WHAT YOU SHOULD DO: Look for the string "path" in the listing below and copy every line in which it appears.

● ● ● ●

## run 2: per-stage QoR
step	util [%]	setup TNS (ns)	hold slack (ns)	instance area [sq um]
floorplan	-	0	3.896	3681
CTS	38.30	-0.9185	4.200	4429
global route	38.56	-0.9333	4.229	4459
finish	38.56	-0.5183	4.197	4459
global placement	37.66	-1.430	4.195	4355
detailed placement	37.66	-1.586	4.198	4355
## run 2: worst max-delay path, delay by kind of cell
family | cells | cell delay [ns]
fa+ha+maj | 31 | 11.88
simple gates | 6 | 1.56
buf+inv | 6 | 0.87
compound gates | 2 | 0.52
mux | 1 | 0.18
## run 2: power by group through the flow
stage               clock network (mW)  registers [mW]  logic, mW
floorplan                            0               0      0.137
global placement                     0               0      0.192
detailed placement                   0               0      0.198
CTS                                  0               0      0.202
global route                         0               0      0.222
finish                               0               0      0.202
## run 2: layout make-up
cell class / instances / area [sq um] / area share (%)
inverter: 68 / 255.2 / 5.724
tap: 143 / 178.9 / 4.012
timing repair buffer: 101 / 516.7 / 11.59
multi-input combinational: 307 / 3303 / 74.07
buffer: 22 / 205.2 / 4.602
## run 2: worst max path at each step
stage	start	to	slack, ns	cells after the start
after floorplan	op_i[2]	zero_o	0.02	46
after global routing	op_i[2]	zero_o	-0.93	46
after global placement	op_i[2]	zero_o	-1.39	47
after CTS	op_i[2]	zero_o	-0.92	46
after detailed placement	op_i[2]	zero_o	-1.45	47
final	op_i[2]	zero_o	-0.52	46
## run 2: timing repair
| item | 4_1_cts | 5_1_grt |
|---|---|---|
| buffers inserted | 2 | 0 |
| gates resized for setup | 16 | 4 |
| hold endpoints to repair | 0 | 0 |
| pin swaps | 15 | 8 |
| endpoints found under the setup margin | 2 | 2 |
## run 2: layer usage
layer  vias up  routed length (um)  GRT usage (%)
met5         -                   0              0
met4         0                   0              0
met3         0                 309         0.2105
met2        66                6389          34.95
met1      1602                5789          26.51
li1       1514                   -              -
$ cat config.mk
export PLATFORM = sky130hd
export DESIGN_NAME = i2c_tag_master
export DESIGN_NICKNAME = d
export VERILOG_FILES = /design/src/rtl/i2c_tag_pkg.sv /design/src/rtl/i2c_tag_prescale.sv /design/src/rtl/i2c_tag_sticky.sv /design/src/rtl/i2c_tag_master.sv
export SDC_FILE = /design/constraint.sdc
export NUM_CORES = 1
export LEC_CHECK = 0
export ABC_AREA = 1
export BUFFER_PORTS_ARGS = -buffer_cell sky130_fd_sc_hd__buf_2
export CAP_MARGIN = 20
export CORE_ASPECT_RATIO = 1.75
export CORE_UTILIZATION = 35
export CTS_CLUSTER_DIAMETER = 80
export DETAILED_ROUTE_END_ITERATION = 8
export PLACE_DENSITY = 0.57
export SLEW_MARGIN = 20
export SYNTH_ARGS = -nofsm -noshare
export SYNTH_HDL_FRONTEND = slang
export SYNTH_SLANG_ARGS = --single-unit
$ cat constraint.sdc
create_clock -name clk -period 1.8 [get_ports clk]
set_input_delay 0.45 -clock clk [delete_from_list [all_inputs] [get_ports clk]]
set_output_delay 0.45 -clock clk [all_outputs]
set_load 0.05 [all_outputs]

● ● ● ●

PROBLEM SOLUTION:
## run 2: worst max-delay path, delay by kind of cell
## run 2: worst max path at each step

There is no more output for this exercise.